§ What is being asked: Take the material below and output exactly the run of lines from the one containing "assign mem_wdata = pc;" down to the one containing "-n 1 synth_recipe.tcl", with both included.

§ Records supplied:

◇ ◇ ◇ ◇ ◇ ◇ ◇

Source: an optimization exercise on an open RTL-to-GDS flow (aim: small area). Production flows keep margins and buffers that such runs may drop.
The RTL was checked by simulation tests, not by an equivalence proof against the original design.
The flow treats the clock pin as an ideal source, which a real chip does not have.

## run A
==> flow/design.v <==
`timescale 1ns/100ps
module cpu_top
(
    input  logic        clk,
    input  logic        reset,
    input  logic [15:0] mem_rdata,
    output logic [15:0] mem_addr,
    output logic        mem_we,
    output logic [15:0] mem_wdata,
    output logic        halted
);
    localparam logic [2:0] S_INIT = 3'd0, S_EXEC = 3'd1, S_JMP2 = 3'd2,
                           S_LOAD2 = 3'd3, S_ST2 = 3'd4, S_HALT = 3'd5;
    logic [3:0]  ph;
    logic [2:0]  st;
    logic [2:0]  st_nx;
    logic [15:0] r0, r1, r2, r3, r4, r5, r6, r7;
    logic [15:0] pc;
    logic [15:0] mar;
    logic [11:0] ir;
    logic        z, c, pcc;
    wire ph0   = (ph == 4'd0);
    wire ph1   = (ph == 4'd1);
    wire fetch = (st == S_EXEC) && ph0;
    wire [11:0] ins = fetch ? mem_rdata[15:4] : ir;
    wire [5:0]  op  = ins[11:6];
    wire [2:0]  rx  = ins[5:3];
    wire [2:0]  ry  = ins[2:0];
    wire [7:0] heads = {r7[0], r6[0], r5[0], r4[0], r3[0], r2[0], r1[0], r0[0]};
    wire a = heads[rx];
    wire b = heads[ry];
    wire is_halt = (op == 6'd0);
    wire is_not  = (op == 6'd4);
    wire is_inc  = (op == 6'd5);
    wire is_dec  = (op == 6'd6);
    wire is_and  = (op == 6'd7);
    wire is_or   = (op == 6'd8);
    wire is_xor  = (op == 6'd9);
    wire is_add  = (op == 6'd10);
    wire is_sub  = (op == 6'd12);
    wire is_cmp  = (op == 6'd16);
    wire is_jmp  = (op == 6'd23);
    wire is_jz   = (op == 6'd24);
    wire is_jnz  = (op == 6'd25);
    wire is_mov  = (op == 6'd32);
    wire is_ld   = (op == 6'd33);
    wire is_ldi  = (op == 6'd35);
    wire is_st   = (op == 6'd37);
    wire alu_wr = is_not | is_inc | is_dec | is_and | is_or | is_xor | is_add | is_sub;
    wire flag   = alu_wr | is_cmp;
    wire taken  = is_jmp | (is_jz & z) | (is_jnz & ~z);
    wire skip2  = (is_jz & ~z) | (is_jnz & z);
    wire bb   = is_inc ? 1'b0 : is_dec ? 1'b1 : (is_sub | is_cmp) ? ~b : b;
    wire cin  = ph0 ? (is_inc | is_sub | is_cmp) : c;
    wire sum  = a ^ bb ^ cin;
    wire cout = (a & bb) | (a & cin) | (bb & cin);
    wire res  = is_not ? ~a : is_and ? (a & b) : is_or ? (a | b) : is_xor ? (a ^ b) :
                is_mov ? b : sum;
    wire two     = (st == S_EXEC) & skip2;
    wire pc_cin  = ph0 ? ~two : (pcc | (ph1 & two));
    wire pc_new  = pc[0] ^ pc_cin;
    wire d = ph0 ? mem_rdata[0] : mar[0];
    logic       pc_in, mar_in, mar_pload, wd, wen, wall;
    logic [2:0] widx;
    logic       z_nx;
    always_comb begin
        pc_in     = pc[0];
        mar_in    = mar[0];
        mar_pload = 1'b0;
        wd        = 1'b0;
        wen       = 1'b0;
        wall      = 1'b0;
        widx      = rx;
        z_nx      = z;
        st_nx     = st;
        case (st)
            S_INIT: begin
                pc_in  = 1'b0;
                mar_in = 1'b0;
                wall   = 1'b1;
                z_nx   = 1'b0;
                st_nx  = S_EXEC;
            end
            S_EXEC: begin
                if (is_st) begin
                    pc_in  = b;
                    mar_in = a;
                    wen    = 1'b1;
                    widx   = ry;
                    wd     = pc_new;
                end else if (is_ld) begin
                    mar_in = b;
                end else begin
                    pc_in  = pc_new;
                    mar_in = pc_new;
                    if (alu_wr | is_mov) begin
                        wen = 1'b1;
                        wd  = res;
                    end
                    if (flag)
                        z_nx = (ph0 | z) & ~res;
                end
                if (is_halt)
                    st_nx = S_HALT;
                else if (is_st)
                    st_nx = S_ST2;
                else if (is_ld | is_ldi)
                    st_nx = S_LOAD2;
                else if (taken)
                    st_nx = S_JMP2;
                else
                    st_nx = S_EXEC;
            end
            S_JMP2: begin
                mar_pload = ph0;
                pc_in     = d;
                mar_in    = d;
                st_nx     = S_EXEC;
            end
            S_LOAD2: begin
                mar_pload = ph0;
                pc_in     = pc_new;
                mar_in    = pc_new;
                wen       = 1'b1;
                wd        = d;
                st_nx     = S_EXEC;
            end
            S_ST2: begin
                pc_in  = b;
                mar_in = b;
                wen    = 1'b1;
                widx   = ry;
                wd     = pc[0];
                st_nx  = S_EXEC;
            end
            default: begin
                st_nx = S_HALT;
            end
        endcase
    end
    wire [7:0] we = {8{wall}} | ({8{wen}} & (8'd1 << widx));
    always_ff @(posedge clk or posedge reset) begin
        if (reset) begin
            ph <= 4'd0;
            st <= S_INIT;
        end else begin
            ph <= ph + 4'd1;
            if (ph == 4'd15)
                st <= st_nx;
        end
    end
    always_ff @(posedge clk) begin
        r0  <= {we[0] ? wd : r0[0], r0[15:1]};
        r1  <= {we[1] ? wd : r1[0], r1[15:1]};
        r2  <= {we[2] ? wd : r2[0], r2[15:1]};
        r3  <= {we[3] ? wd : r3[0], r3[15:1]};
        r4  <= {we[4] ? wd : r4[0], r4[15:1]};
        r5  <= {we[5] ? wd : r5[0], r5[15:1]};
        r6  <= {we[6] ? wd : r6[0], r6[15:1]};
        r7  <= {we[7] ? wd : r7[0], r7[15:1]};
        pc  <= {pc_in, pc[15:1]};
        mar <= {mar_in, mar_pload ? mem_rdata[15:1] : mar[15:1]};
        if (fetch)
            ir <= mem_rdata[15:4];
        z   <= z_nx;
        c   <= cout;
        pcc <= pc[0] & pc_cin;
    end
    assign mem_addr  = mar;
    assign mem_wdata = pc;
    assign mem_we    = (st == S_ST2) && ph0;
    assign halted    = (st == S_HALT);
endmodule
Settings: LEC_CHECK=0, ABC_AREA=1, CAP_MARGIN=20, CORE_MARGIN=2, CORE_UTILIZATION=40, SLEW_MARGIN=20; clock period 8.0 ns.
standard.sh (not shown) runs the stock make flow with config.mk's settings and CLKGATE_MAP_FILE= SYNTH_SCRIPT=/design/flow/synth_recipe.tcl, a recipe that flattens the netlist after the stock synthesis.
==> flow/flow/run.sh <==
#!/bin/bash
# The standard layout (standard.sh) with three changes:
#  - synthesis maps the logic with an area-oriented ABC script (flow/area.abc);
#    everything else in the synthesis script is synth_recipe.tcl unchanged;
#  - port buffers are buf_1 and the clock tree is built from clkbuf_4 without
#    dummy loads; flow/post_cts.tcl upsizes the leaf clock buffers whose
#    flip-flops would see a slow clock edge.
# Each tool's output is in the ORFS logs under orfs/logs; make's own output
# goes to standard.log here.
set -euo pipefail
W=$PWD
{ head -n 1 synth_recipe.tcl
  echo "proc abc {args} { set i [lsearch \$args -script]; if {\$i >= 0} { lset args [expr {\$i + 1}] $W/flow/area.abc }; yosys abc {*}\$args }"
  tail -n +2 synth_recipe.tcl; } > my_synth.tcl
sed "s#$W/synth_recipe.tcl#$W/my_synth.tcl#g" standard.sh > my_standard.sh
grep -q my_synth.tcl my_standard.sh
export BUFFER_PORTS_ARGS="-buffer_cell sky130_fd_sc_hd__buf_1"
export CTS_ARGS="-sink_clustering_enable -repair_clock_nets -dont_use_dummy_load -buf_list {sky130_fd_sc_hd__clkbuf_4}"
export POST_CTS_TCL="$W/flow/post_cts.tcl"
bash my_standard.sh > standard.log 2>&1
==> flow/flow/area.abc <==
strash
ifraig
dc2
strash
dch -f
amap
==> flow/flow/post_cts.tcl <==
# Upsize the leaf clock buffers whose flip-flops would see too slow a clock
# edge, then legalize the placement again.
estimate_parasitics -placement
set upsized 0
foreach inst [get_cells -filter "ref_name == sky130_fd_sc_hd__clkbuf_4"] {
  set o [get_pins -of_objects $inst -filter "direction == output"]
  set n [get_nets -of_objects $o]
  set mx 0
  foreach p [get_pins -of_objects $n -filter "direction == input"] {
    if {[get_property $p name] ne "CLK"} { continue }
    set s [get_property $p slew_max]
    if {$s > $mx} { set mx $s }
  }
  if {$mx > 0.116} {
    replace_cell $inst sky130_fd_sc_hd__clkbuf_8
    incr upsized
  }
}
puts "post_cts: upsized $upsized clock buffers"
if {$upsized > 0} {
  detailed_placement
  check_placement -verbose
}
Input-level comparison between run B and run A:
--- a/flow/design.v
+++ b/flow/design.v
@@ -22,4 +22,5 @@
     wire ph0   = (ph == 4'd0);
     wire ph1   = (ph == 4'd1);
+    wire ph15  = (ph == 4'd8);
     wire fetch = (st == S_EXEC) && ph0;
     wire [11:0] ins = fetch ? mem_rdata[15:4] : ir;
@@ -55,6 +56,8 @@
     wire sum  = a ^ bb ^ cin;
     wire cout = (a & bb) | (a & cin) | (bb & cin);
-    wire res  = is_not ? ~a : is_and ? (a & b) : is_or ? (a | b) : is_xor ? (a ^ b) :
-                is_mov ? b : sum;
+    wire [3:0] tt = is_not ? 4'b0011 : is_and ? 4'b1000 : is_or ? 4'b1110 :
+                    is_xor ? 4'b0110 : 4'b1010;
+    wire lop  = is_not | is_and | is_or | is_xor | is_mov;
+    wire res  = lop ? tt[{a, b}] : sum;
     wire two     = (st == S_EXEC) & skip2;
     wire pc_cin  = ph0 ? ~two : (pcc | (ph1 & two));
@@ -145,6 +148,6 @@
             st <= S_INIT;
         end else begin
-            ph <= ph + 4'd1;
-            if (ph == 4'd15)
+            ph <= {ph[2:0], ph[3] ^ ph[2] ^ (ph[2:0] == 3'b000)};
+            if (ph15)
                 st <= st_nx;
         end
[summary]
- Run B: no failed stages, no open violations at the end
- Diff run A -> run B: register-to-register slack climbed 0.14 ns; routed wire length dropped 3.9%; final area dropped 78 um^2; via count dropped 1.2%.
- Taking run A as the reference point, the layout overhead on the synthesized area of run B falls by 0.25 points.
- The final reports for run B and run A show footprint of the multi-input gates lower in the former.

[separate check: timing with driven ports]
No port has a modelled driver above. Below, the same layouts with a new extraction and two added sets of constraints. Step 1 assumes that a clkbuf_16 drives the clock port and a buf_2 every other input. Step 2 adds t to the input delays and takes it off the output delays; t is the mean of the earliest and latest rising clock arrival at the registers after step 1. Input paths then give back, and output paths get back, about the clock's delay inside the block. a / b / c = ideal ports / drivers / drivers and shift; a / b = the first two.
run	t, ns	setup WS [ns]	hold slack, ns	worst setup path after step 2	worst data-port slew with drivers (ns)
run A	0.566	1.642 / 1.642 / 1.642	0.302 / 0.302 / 0.302	register to register	0.04
run B	0.555	1.779 / 1.779 / 1.779	0.303 / 0.303 / 0.303	register to register	0.04
After both steps every run listed still meets setup and hold.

◇ ◇ ◇ ◇ ◇ ◇ ◇

§ The answer:
    assign mem_wdata = pc;
    assign mem_we    = (st == S_ST2) && ph0;
    assign halted    = (st == S_HALT);
endmodule
Settings: LEC_CHECK=0, ABC_AREA=1, CAP_MARGIN=20, CORE_MARGIN=2, CORE_UTILIZATION=40, SLEW_MARGIN=20; clock period 8.0 ns.
standard.sh (not shown) runs the stock make flow with config.mk's settings and CLKGATE_MAP_FILE= SYNTH_SCRIPT=/design/flow/synth_recipe.tcl, a recipe that flattens the netlist after the stock synthesis.
==> flow/flow/run.sh <==
#!/bin/bash
# The standard layout (standard.sh) with three changes:
#  - synthesis maps the logic with an area-oriented ABC script (flow/area.abc);
#    everything else in the synthesis script is synth_recipe.tcl unchanged;
#  - port buffers are buf_1 and the clock tree is built from clkbuf_4 without
#    dummy loads; flow/post_cts.tcl upsizes the leaf clock buffers whose
#    flip-flops would see a slow clock edge.
# Each tool's output is in the ORFS logs under orfs/logs; make's own output
# goes to standard.log here.
set -euo pipefail
W=$PWD
{ head -n 1 synth_recipe.tcl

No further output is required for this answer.